◆ Exercise instructions
For this exercise, copy each line of the records that contains the word "collecting".

%%

## config.mk

```make
export PLATFORM = sky130hd
export DESIGN_NAME = block_reducer
export DESIGN_NICKNAME = d
export VERILOG_FILES = /design/src/rtl/block_reducer_pkg.sv /design/src/rtl/block_reducer_acc.sv /design/src/rtl/block_reducer.sv
export SDC_FILE = /design/constraint.sdc
export NUM_CORES = 1
export LEC_CHECK = 0
export ABC_AREA = 1
export CORE_MARGIN = 1.5
export CORE_UTILIZATION = 50
export CTS_BUF_LIST = sky130_fd_sc_hd__clkbuf_16
export CTS_CLUSTER_DIAMETER = 120
export DETAILED_ROUTE_END_ITERATION = 12
export GPL_TIMING_DRIVEN = 0
export PLACE_DENSITY_LB_ADDON = 0.12
export SETUP_SLACK_MARGIN = 0.15
export SYNTH_ARGS = -nofsm -noshare
export SYNTH_HDL_FRONTEND = slang
export SYNTH_SLANG_ARGS = --single-unit
```

## constraint.sdc

```tcl
create_clock -name clk -period 4.6 [get_ports clk]
set_input_delay 0.46 -clock clk [delete_from_list [all_inputs] [get_ports clk]]
set_output_delay 0.46 -clock clk [all_outputs]
set_load 0.005 [all_outputs]
```

## src/rtl/block_reducer_pkg.sv

```systemverilog
// block_reducer_pkg
//   Shared types and constants for the block reducer: the controller state
//   encoding, the address-width derivation and the reset fill values for
//   the running minimum and maximum.
package block_reducer_pkg;

    typedef enum logic [1:0] {
        IDLE    = 2'd0,
        REQ     = 2'd1,
        COLLECT = 2'd2,
        DONE    = 2'd3
    } state_t;

    // Bits needed to index DEPTH words; DEPTH is a power of two.
    function automatic int addrWidth(input int depth);
        return (depth > 1) ? $clog2(depth) : 1;
    endfunction

    // Fill bits for the min/max registers on reset and on clear: the
    // minimum starts at all-ones and the maximum at zero so the first beat
    // always replaces both.
    localparam logic MIN_INIT_BIT = 1'b1;
    localparam logic MAX_INIT_BIT = 1'b0;

endpackage

```

## src/rtl/block_reducer_acc.sv

```systemverilog
// block_reducer_acc
//   Sum / minimum / maximum / count datapath for one block of beats.
//   Ports:
//     clk, rst   clock and asynchronous active-high reset
//     clear      restart the reduction (sum=0, min=all-ones, max=0, count=0)
//     beat       accumulate data this cycle
//     data       unsigned beat value
//     sum        zero-extended running sum; wide enough for DEPTH full beats
//     minVal     running unsigned minimum
//     maxVal     running unsigned maximum
//     count      beats accumulated so far (0..DEPTH)
module block_reducer_acc
    import block_reducer_pkg::*;
#(
    parameter int WIDTH  = 32,
    parameter int ADDR_W = 6
) (
    input  logic                    clk,
    input  logic                    rst,
    input  logic                    clear,
    input  logic                    beat,
    input  logic [WIDTH-1:0]        data,
    output logic [WIDTH+ADDR_W-1:0] sum,
    output logic [WIDTH-1:0]        minVal,
    output logic [WIDTH-1:0]        maxVal,
    output logic [ADDR_W:0]         count
);

    // NOTE: state registers use non-blocking assignments so every register
    // samples the pre-edge values regardless of statement order.
    always_ff @(posedge clk or posedge rst) begin
        if (rst) begin
            sum    <= '0;
            minVal <= {WIDTH{MIN_INIT_BIT}};
            maxVal <= {WIDTH{MAX_INIT_BIT}};
            count  <= '0;
        end else if (clear) begin
            sum    <= '0;
            minVal <= {WIDTH{MIN_INIT_BIT}};
            maxVal <= {WIDTH{MAX_INIT_BIT}};
            count  <= '0;
        end else if (beat) begin
            sum    <= sum + {{ADDR_W{1'b0}}, data};
            minVal <= (data < minVal) ? data : minVal;
            maxVal <= (data > maxVal) ? data : maxVal;
            count  <= count + 1'b1;
        end
    end

endmodule

```

## src/rtl/block_reducer.sv

```systemverilog
// block_reducer
//   Requests one block from the multiplier with a single EN_blockRead pulse,
//   reduces the DEPTH returned beats to sum/min/max/count and presents the
//   result behind a valid/ready handshake. A watchdog closes a stalled burst
//   after TIMEOUT idle cycles and flags it.
//   Ports:
//     clk, rst        clock and asynchronous active-high reset
//     start           request a reduction (sampled only in IDLE)
//     busy            registered: controller is not IDLE
//     RDY_mult        multiplier ready; gates EN_blockRead
//     EN_blockRead    registered one-cycle read request
//     VALID_memVal    beat strobe, memVal_data its unsigned payload
//     result_valid    result fields valid and held
//     result_ready    consumer takes the result
//     result_sum/min/max/count/timeout   reduction result
//     stray_beat      sticky: a beat arrived outside collection
module block_reducer
    import block_reducer_pkg::*;
#(
    parameter  int WIDTH   = 32,
    parameter  int DEPTH   = 64,
    parameter  int TIMEOUT = 16,
    localparam int ADDR_W  = addrWidth(DEPTH)
) (
    input  logic                    clk,
    input  logic                    rst,
    input  logic                    start,
    output logic                    busy,
    input  logic                    RDY_mult,
    output logic                    EN_blockRead,
    input  logic                    VALID_memVal,
    input  logic [WIDTH-1:0]        memVal_data,
    output logic                    result_valid,
    input  logic                    result_ready,
    output logic [WIDTH+ADDR_W-1:0] result_sum,
    output logic [WIDTH-1:0]        result_min,
    output logic [WIDTH-1:0]        result_max,
    output logic [ADDR_W:0]         result_count,
    output logic                    result_timeout,
    output logic                    stray_beat
);

    localparam int IDLE_W = $clog2(TIMEOUT + 1);

    state_t            state;
    state_t            stateNext;
    logic              enNext;
    logic              timeoutSet;
    logic [IDLE_W-1:0] idleCount;

    // The cycle carrying EN_blockRead belongs to the request, not the burst:
    // a beat there is a stray and it does not count toward the watchdog.
    logic collecting;
    logic beatAccept;
    logic strayEvent;
    logic startAccept;
    logic lastBeat;
    logic idleCycle;
    logic watchdogFire;

    assign collecting   = (state == COLLECT) && !EN_blockRead;
    assign beatAccept   = collecting && VALID_memVal;
    assign strayEvent   = VALID_memVal && !beatAccept;
    assign startAccept  = (state == IDLE) && start;
    assign lastBeat     = beatAccept && (result_count == (ADDR_W+1)'(DEPTH - 1));
    assign idleCycle    = collecting && !VALID_memVal;
    assign watchdogFire = idleCycle && (idleCount == IDLE_W'(TIMEOUT - 1));

    // NOTE: every signal written here gets a default first so no path
    // leaves it unassigned and no latch is inferred.
    always_comb begin
        stateNext  = state;
        enNext     = 1'b0;
        timeoutSet = 1'b0;
        unique case (state)
            IDLE: begin
                if (start) stateNext = REQ;
            end
            REQ: begin
                if (RDY_mult) begin
                    enNext    = 1'b1;
                    stateNext = COLLECT;
                end
            end
            COLLECT: begin
                if (lastBeat) begin
                    stateNext = DONE;
                end else if (watchdogFire) begin
                    stateNext  = DONE;
                    timeoutSet = 1'b1;
                end
            end
            DONE: begin
                // start is deliberately ignored here.
                if (result_ready) stateNext = IDLE;
            end
            default: stateNext = IDLE;
        endcase
    end

    always_ff @(posedge clk or posedge rst) begin
        if (rst) begin
            state          <= IDLE;
            busy           <= 1'b0;
            EN_blockRead   <= 1'b0;
            result_valid   <= 1'b0;
            result_timeout <= 1'b0;
            stray_beat     <= 1'b0;
            idleCount      <= '0;
        end else begin
            state        <= stateNext;
            // Decoding the next state keeps busy/result_valid glitch-free
            // and aligned with the state register.
            busy         <= (stateNext != IDLE);
            result_valid <= (stateNext == DONE);
            EN_blockRead <= enNext;

            if (startAccept)     result_timeout <= 1'b0;
            else if (timeoutSet) result_timeout <= 1'b1;

            // A stray coinciding with the clearing start is still recorded.
            stray_beat <= (stray_beat && !startAccept) || strayEvent;

            if (idleCycle) idleCount <= idleCount + 1'b1;
            else           idleCount <= '0;
        end
    end

    block_reducer_acc #(
        .WIDTH  (WIDTH),
        .ADDR_W (ADDR_W)
    ) u_acc (
        .clk    (clk),
        .rst    (rst),
        .clear  (startAccept),
        .beat   (beatAccept),
        .data   (memVal_data),
        .sum    (result_sum),
        .minVal (result_min),
        .maxVal (result_max),
        .count  (result_count)
    );

endmodule

```

==> flow_summary.ini <==
[floorplan]
start_util = 0.510
pin_count = 152
num_rows = 49
die_y_um = 138
die_x_um = 138
design.core.area_sq_mm = 0.0179
die_area_sq_mm = 0.0191

[sta]
slew-limit-headroom = 0.509
grt_setup_unrepaired = false
worst_slack_ns = 1.88
finalMaxSlewViolations = 0
post-route-min-period_ns = 2.72
setup_viol = 0
worst_pin_slew_ns = 0.736
hold_viol = 0
post-route-period-util = 0.591
fmax_mhz = 368
finClkSkew_ns = 0.00831
hold_ws_ns = 0.408

[cells_and_area]
drive_gt1_frac = 0.115
final_core_util = 0.646
layout_commonest_cell = nand2_1
fill_cells = 1624
fin_area_sq_mm = 0.0116
nNetsFinal = 1564
antenna_cells = 0
final_cell_mix = 356 x nand2_1, 153 x inv_1, 151 x clkdlybuf4s50_1, 113 x nand3_1, 98 x ha_1
areaGrowthSynthToFinish_pct = 26.7
finalNonFillerCells = 1669

[hold_path]
hold_class = input pin to async pin

[route]
vias = 8919
viasPerCell = 5.34
drc_errors = 0
drtIter0Drc = 581
wire_per_inst_um = 16.0
first_pass_iters = 5
wl_um = 26600
ant_nets = 0

[grt]
antenna_found_initial = 0
grt_pass1_vias = 8399
grt_max_degree = 84
grt_pass1_wl_um = 42600
grt_usage = 0.280
gr-total-overflow = 0

[cts]
cts_tree = done
post_cts_buffers = 0
root_buffer = clkbuf_16
clkTransAtPathRegs_ns = 0.06
cts_sinks = 121
post_cts_resized = 0
cts-buffers-inserted = 17
htreeDepth = 4
clk_path_buf_depth = 2
postCtsHoldBufs = 0
clock_latency_ns = 0.43

[outcome]
status = complete, no violations

[yosys]
synth.avg_cell_area_sq_um = 7.27
synth_edf_count = 0
async_flop_share = 1.00
synth_nets = 1393
synthFlopType = dfrtp_1
synth_area_sq_mm = 0.00913
ys_seq_elements = 121
yosysWarnings = 0
ys_seq_area_frac = 0.336
postSynthCellCount = 1256
synth_cell_types = 46

[run]
cap_violations = 0

[placed_design]
dpl.hpwl_um = 20600
place_congestion = 0.954
dp_cells = 1637
port_buffers = 151
dpl-instance-area_sq_mm = 0.0110
preCtsSetupSlack_ns = 1.49

[setup_path]
critPathCaptureType = flip-flop
cp_max_fo = 5
crit_path_start_kind = input pin
critical_path_class = input pin to flip-flop
cp_data_required_time_ns = 4.92
worst_ep_arrival_time_ns = 3.04

[power_and_ir_drop]
ir_drop_v = 0.000365
power_leakage_nw = 5.80
p_per_area_mw_per_mm2 = 683
## registers in the layout (all words and copies together), names as in the netlist
signal / count
result_timeout: 1
u_acc.minVal: 32
idleCount: 5
state: 2
u_acc.count: 7
busy: 1
stray_beat: 1
u_acc.maxVal: 32
EN_blockRead: 1
result_valid: 1
u_acc.sum: 38
## cell usage after synthesis, drive strengths merged (4+ instances only)
cell type,n,area share
a21o,6,0.0049
a21oi,95,0.053
a22o,4,0.0038
buf,24,0.016
clkbuf,9,0.0037
dfrtp,89,0.24
dfstp,32,0.092
ha,98,0.13
inv,158,0.065
nand2,361,0.15
nand3,145,0.097
nand4,8,0.0062
nor2,90,0.038
nor3,19,0.011
o21ai,62,0.034
o21bai,4,0.0033
or2,33,0.023
## stage by stage
step	power [mW]	setup TNS (ns)
2_1_floorplan	4.64	0
3_3_place_gp	6.37	-91.36
3_5_place_dp	6.47	0
4_1_cts	7.91	0
5_1_grt	8.54	0
6_report	7.90	0
## per-layer routing
layer | global-route usage | up-vias | share of wire
met5 | 0 | - | 0
met4 | 0.109 | 0 | 0.030
met3 | 0.0447 | 45 | 0.050
met2 | 0.462 | 262 | 0.47
met1 | 0.370 | 4159 | 0.45
li1 | - | 4453 | -
## kinds of logic after synthesis
family / Yosys count / synth area share
DFF: 121 / 0.336
xor gates and xnor gates: 4 / 0.00384
buffers and inverters: 192 / 0.0849
and+or+nand+nor: 664 / 0.335
AOI/OAI and AO/OA: 176 / 0.103
adders and majority gates: 99 / 0.137
## final timing paths
kind / from / endpoint / slack, ns / cells after the start
setup / recovery: memVal_data[0] / u_acc.sum[34] / 1.88 / 15
hold / removal: rst / u_acc.sum[4] / 0.41 / 2
setup reg to reg: u_acc.sum[0] / u_acc.sum[34] / 2.12 / 14
hold reg to reg: idleCount[0] / idleCount[0] / 0.45 / 1
max in group asynchronous: rst / u_acc.minVal[19] / 3.41 / 3
min in group clk: idleCount[0] / idleCount[0] / 0.45 / 1
## power by group
group	leakage, nW	internal [mW]	total, mW	switching (mW)
Clock	0.304	0.898	1.42	0.520
Sequential	1.52	1.64	2.08	0.442
Combinational	3.97	1.93	4.40	2.47
## critical path: stages
cell	delay [ns]
clkdlybuf4s50_1	0.52
ha_1	0.31
fa_1	0.43
nand3_1	0.12
nand3_2	0.16
nand2_1	0.10
nand2_1	0.11
nand2_1	0.08
nand2_1	0.09
nand2_1	0.07
nand2_1	0.11
nand2_1	0.17
nand2_1	0.09
a21oi_1	0.14
nor2_1	0.06
## layout make-up
cell class                      instances  area [sq um]  share of cell area
Multi-Input combinational cell        943          5280               0.457
Sequential cell                       121          3070               0.265
Timing Repair Buffer                  152          1540               0.133
Inverter                              159           602              0.0520
Clock buffer                           17           425              0.0368
Tap cell                              229           287              0.0248
Clock inverter                         15           184              0.0159
Buffer                                 33           178              0.0154
No activity file was read; power rests on OpenSTA's default activity.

%%

◆ Answer to the problem
    logic collecting;
    assign collecting   = (state == COLLECT) && !EN_blockRead;
    assign beatAccept   = collecting && VALID_memVal;
    assign idleCycle    = collecting && !VALID_memVal;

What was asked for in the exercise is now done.